[Opening EXERCISE MATERIAL section]

This design comes from an exercise in tuning for small area on the open sky130 flow, not from production work.
At most, simulation tests tie the RTL to the original design; equivalence was not proved.
For runs 1 and 2, only the layout was checked, not whether the RTL still works.

File: flow/config.mk
export PLATFORM = sky130hd
export DESIGN_NAME = AES_Composite_enc
export DESIGN_NICKNAME = AES_Composite_enc
export VERILOG_FILES = /design/flow/design.v
export SDC_FILE = /design/flow/constraint.sdc
export NUM_CORES = 4
export LEC_CHECK = 0
export CAP_MARGIN = 20
export CORE_MARGIN = 2
export CORE_UTILIZATION = 65
export SLEW_MARGIN = 20
File: flow/constraint.sdc
create_clock -name core_clock -period 14.0 [get_ports {CLK}]
set_input_delay 2.8000 -clock core_clock [delete_from_list [all_inputs] [get_ports {CLK}]]
set_output_delay 2.8000 -clock core_clock [all_outputs]
set_load 0.01 [all_outputs]
File: flow/design.v
`timescale 1ns / 1ps
module AES_Composite_enc(Kin, Din, Dout, Krdy, Drdy, Kvld, Dvld, EN, BSY, CLK, RSTn, cc_out);
   input  [127:0] Kin;   
   input  [127:0] Din;   
   output [127:0] Dout;  
   input          Krdy;  
   input          Drdy;  
   output         Kvld;  
   output         Dvld;  
   input          EN;    
   output         BSY;   
   input          CLK;   
   input          RSTn;  
   output reg [31:0] cc_out;
   wire rst = ~RSTn;
   reg [127:0] dat, key, rkey;
   reg [111:0] sh;           
   reg         Dvld, Kvld, BSY, sel;
   reg [7:0]   i;            
   reg [6:0]   p;            
   reg         sv;           
   reg [6:0]   sq;           
   reg [7:0]   rcon;
   reg  [2:0]  cnt;          
   reg         on;
   reg [3:0]   j;
   reg [31:0]  R;
   wire p0  = (p == 7'd0);
   wire p8  = (p == 7'd8);
   wire p72 = (p == 7'd72);
   wire p79 = (p == 7'd79);
   wire [6:0] pinc = p79 ? 7'd0 : p + 7'd1;
   wire st0 = sv & (sq == 7'd0);            
   wire idle = (cnt == 3'd0);
   wire h = on & idle;
   wire ev = p8 | (p72 & ~st0);
   wire act = ~p0 | sel;                    
   wire i7 = i[7];
   reg  [7:0] ahi, anx;
   reg  [7:0] alo;
   always @(*) begin
      case (1'b1)
        i[0]: ahi = dat[127:120];
        i[1]: ahi = dat[111:104];
        i[2]: ahi = dat[95:88];
        i[3]: ahi = dat[79:72];
        i[4]: ahi = dat[63:56];
        i[5]: ahi = dat[47:40];
        i[6]: ahi = dat[31:24];
        default: ahi = dat[15:8];
      endcase
   end
   always @(*) begin
      case (1'b1)
        i[0]: anx = dat[103:96];
        i[1]: anx = dat[87:80];
        i[2]: anx = dat[71:64];
        i[3]: anx = dat[55:48];
        i[4]: anx = dat[39:32];
        i[5]: anx = dat[23:16];
        default: anx = dat[7:0];
      endcase
   end
   wire [15:0] a = {ahi, alo};
   wire [15:0] sb;
   masoleh sbd (a, sb);
   wire [127:0] key_d = (EN & Krdy) ? Kin : key;    
   wire         rsel = EN & (Krdy | (p0 & ~on));
   wire [127:0] rkd = rsel ? key_d : rkey;
   wire [15:0]  ks;
   reg  [15:0]  kc;
   masoleh sbk (i7 ? {rkey[7:0], rkey[31:24]} : rkd[23:8], ks);
   always @(posedge CLK) if (!i7) kc <= ks;
   wire [31:0] wr = {kc[15:8] ^ rcon, kc[7:0], ks};
   wire [31:0] w0 = wr ^ rkey[127:96];
   wire [31:0] w1 = w0 ^ rkey[95:64];
   wire [31:0] w2 = w1 ^ rkey[63:32];
   wire [31:0] w3 = w2 ^ rkey[31:0];
   wire [127:0] rkey_next = {w0, w1, w2, w3};
   wire [127:0] sub = {sh, sb};
   wire [127:0] rs = {sub[127:120], sub[87:80],  sub[47:40],  sub[7:0],
                      sub[95:88],   sub[55:48],  sub[15:8],   sub[103:96],
                      sub[63:56],   sub[23:16],  sub[111:104],sub[71:64],
                      sub[31:24],   sub[119:112],sub[79:72],  sub[39:32]};
   wire [127:0] dl;
   MixDelta mc0 (rs[127:96], ~sel, dl[127:96]);
   MixDelta mc1 (rs[95:64],  ~sel, dl[95:64]);
   MixDelta mc2 (rs[63:32],  ~sel, dl[63:32]);
   MixDelta mc3 (rs[31:0],   ~sel, dl[31:0]);
   wire [127:0] dat_next = rs ^ dl ^ rkey_next;
   assign Dout = dat;
   always @(posedge CLK) begin
      if (EN) begin
         if (Drdy) dat <= Din ^ Kin;
         else if (i7 && act) dat <= dat_next;
      end
   end
   always @(posedge CLK) begin
      if (EN) begin
         if (Drdy) alo <= Din[119:112] ^ Kin[119:112];
         else if (i7) alo <= act ? dat_next[119:112] : dat[119:112];
         else if (!p0) alo <= anx;
      end
   end
   always @(posedge CLK) begin
      if (EN && !Drdy && !i7 && !p0 && (|i[6:0])) sh <= {sh[95:0], sb};
   end
   always @(posedge CLK or posedge rst) begin
      if (rst) key <= 128'h0;
      else key <= key_d;
   end
   always @(posedge CLK) begin
      if (EN && i7 && act && !rsel) rkey <= rkey_next;
      else rkey <= rkd;
   end
   always @(posedge CLK or posedge rst) begin
      if (rst) begin
         Dvld <= 1'b0; Kvld <= 1'b0; BSY <= 1'b0; sel <= 1'b0;
      end else if (EN) begin
         Dvld <= sel;
         Kvld <= Krdy;
         BSY  <= Drdy | ~p0 | sel;
         sel  <= p79;
      end
   end
   always @(posedge CLK or posedge rst) begin
      if (rst) i <= 8'd0;
      else if (EN) begin
         if (i7 || Drdy) i <= 8'd1;
         else if (!p0) i <= {i[6:0], i[7]};
      end
   end
   always @(posedge CLK or posedge rst) begin
      if (rst) rcon <= 8'h01;
      else if (EN) begin
         if (Drdy) rcon <= 8'h01;
         else if (i7 && !p0) rcon <= {rcon[6:0], 1'b0} ^ (rcon[7] ? 8'h1b : 8'h00);
      end
   end
   wire trig = EN & ~st0 & (p8 | p72);
   wire [3:0] d = 4'b0001 << cc_out[1:0];
   always @(posedge CLK or posedge rst) begin
      if (rst) cnt <= 3'd0;
      else if (cnt != 3'd0) cnt <= cnt - 3'd1;
      else if (trig) cnt <= {d[2], d[1], d[0]};
   end
   always @(posedge CLK or posedge rst) begin
      if (rst) on <= 1'b0;
      else if (ev) on <= 1'b1;
      else if (idle) on <= 1'b0;
   end
   always @(posedge CLK or posedge rst) begin
      if (rst) begin
         p <= 7'd0; sv <= 1'b1; sq <= 7'd0;
      end else if (EN) begin
         if (Drdy) begin
            p <= pinc; sv <= 1'b0;
         end else if (ev || h) begin
            if (!sv) begin
               sv <= 1'b1; sq <= pinc; p <= 7'd0;
            end else if (idle) begin
               p <= sq; sv <= 1'b0;
            end
         end else if (!p0) p <= pinc;
      end
   end
   always @(posedge CLK or posedge rst) begin
      if (rst) j <= 4'd0;
      else if (sel) j <= 4'd0;
      else if (i7) j <= j + 4'd1;
   end
   always @(posedge CLK or posedge rst) begin
      if (rst) R <= 32'hffffffff;
      else R <= cc_out;
   end
   wire g = ((p <= 7'd8) || (j == 4'd9)) && BSY;
   wire [1:0] s = sb[1:0];
   wire [31:0] ca = (s == 2'd0) ? {R[30:0], 1'b0} : {R[29:0], 2'b0};
   wire [31:0] cb = (s == 2'd1) ? 32'd0 : (s == 2'd3) ? {R[30:0], 1'b0} : R;
   wire [31:0] csum;
   bk_add32 cadd (ca, cb, 1'b1, csum);
   always @(*) begin
      if (g && !rst) cc_out = R[0] ? csum : {1'b0, R[31:1]};
      else cc_out = R;
   end
endmodule
module bk_add32(input [31:0] a, input [31:0] b, input cin, output [31:0] sum);
   wire [31:0] p0 = a ^ b;
   wire [31:0] g0 = a & b;
   wire [31:0] gi = {g0[31:1], g0[0] | (p0[0] & cin)};
   wire [31:0] pi = p0;
   wire [31:0] G1, P1, G2, P2, G3, P3, G4, P4, G5, P5;
   genvar x;
   generate for (x = 0; x < 32; x = x + 1) begin : l1
      if (x % 2 == 1) begin
         assign G1[x] = gi[x] | (pi[x] & gi[x-1]); assign P1[x] = pi[x] & pi[x-1];
      end else begin assign G1[x] = gi[x]; assign P1[x] = pi[x]; end
   end endgenerate
   generate for (x = 0; x < 32; x = x + 1) begin : l2
      if (x % 4 == 3) begin
         assign G2[x] = G1[x] | (P1[x] & G1[x-2]); assign P2[x] = P1[x] & P1[x-2];
      end else begin assign G2[x] = G1[x]; assign P2[x] = P1[x]; end
   end endgenerate
   generate for (x = 0; x < 32; x = x + 1) begin : l3
      if (x % 8 == 7) begin
         assign G3[x] = G2[x] | (P2[x] & G2[x-4]); assign P3[x] = P2[x] & P2[x-4];
      end else begin assign G3[x] = G2[x]; assign P3[x] = P2[x]; end
   end endgenerate
   generate for (x = 0; x < 32; x = x + 1) begin : l4
      if (x % 16 == 15) begin
         assign G4[x] = G3[x] | (P3[x] & G3[x-8]); assign P4[x] = P3[x] & P3[x-8];
      end else begin assign G4[x] = G3[x]; assign P4[x] = P3[x]; end
   end endgenerate
   generate for (x = 0; x < 32; x = x + 1) begin : l5
      if (x == 31) begin
         assign G5[x] = G4[x] | (P4[x] & G4[x-16]); assign P5[x] = P4[x] & P4[x-16];
      end else begin assign G5[x] = G4[x]; assign P5[x] = P4[x]; end
   end endgenerate
   wire [31:0] C;
   generate for (x = 0; x < 32; x = x + 1) begin : dn
      if (x == 0) assign C[x] = G5[0];
      else if (x == 1 || x == 3 || x == 7 || x == 15 || x == 31) assign C[x] = G5[x];
      else if (x % 16 == 15 && x > 15) assign C[x] = G5[x];
      else if (x % 8 == 7) assign C[x] = G3[x] | (P3[x] & C[x-8]);
      else if (x % 4 == 3) assign C[x] = G2[x] | (P2[x] & C[x-4]);
      else if (x % 2 == 1) assign C[x] = G1[x] | (P1[x] & C[x-2]);
      else assign C[x] = gi[x] | (pi[x] & C[x-1]);
   end endgenerate
   assign sum = p0 ^ {C[30:0], cin};
endmodule
module MixDelta(x, m, y);
   input  [31:0] x;
   input         m;
   output [31:0] y;
   wire [7:0] a0 = x[31:24], a1 = x[23:16], a2 = x[15:8], a3 = x[7:0];
   wire [7:0] mm = {8{m}};
   wire [7:0] s01 = (a0 ^ a1) & mm;
   wire [7:0] s12 = (a1 ^ a2) & mm;
   wire [7:0] t = (a0 ^ a1 ^ a2 ^ a3) & mm;
   wire [7:0] xt = xtime(t);
   assign y[31:24] = xtime(s01) ^ t;
   assign y[23:16] = xtime(s12) ^ t;
   assign y[15: 8] = y[31:24] ^ xt;
   assign y[ 7: 0] = y[23:16] ^ xt;
   function [7:0] xtime;
      input [7:0] v;
      xtime = {v[6:0], 1'b0} ^ (v[7] ? 8'h1b : 8'h00);
   endfunction
endmodule
module masoleh(x,y);  
input [15:0] x;
output [15:0] y;
wire [7:0] byte_in1, byte_in2;
wire [7:0] byte_out1, byte_out2;
assign byte_in1 = x[15:8];
assign byte_in2 = x[7:0];
Newlight_sbox cm1(byte_in1, byte_out1);
Newlight_sbox cm2(byte_in2, byte_out2);
assign y = {byte_out1, byte_out2};
endmodule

[Closing EXERCISE MATERIAL section]

§ TASK DESCRIPTION
When copying the data above, please keep exactly the lines from its first line through the line with "File: flow/constraint.sdc", both ends included, and drop the rest.

§ PROBLEM SOLUTION
This design comes from an exercise in tuning for small area on the open sky130 flow, not from production work.
At most, simulation tests tie the RTL to the original design; equivalence was not proved.
For runs 1 and 2, only the layout was checked, not whether the RTL still works.

File: flow/config.mk
export PLATFORM = sky130hd
export DESIGN_NAME = AES_Composite_enc
export DESIGN_NICKNAME = AES_Composite_enc
export VERILOG_FILES = /design/flow/design.v
export SDC_FILE = /design/flow/constraint.sdc
export NUM_CORES = 4
export LEC_CHECK = 0
export CAP_MARGIN = 20
export CORE_MARGIN = 2
export CORE_UTILIZATION = 65
export SLEW_MARGIN = 20
File: flow/constraint.sdc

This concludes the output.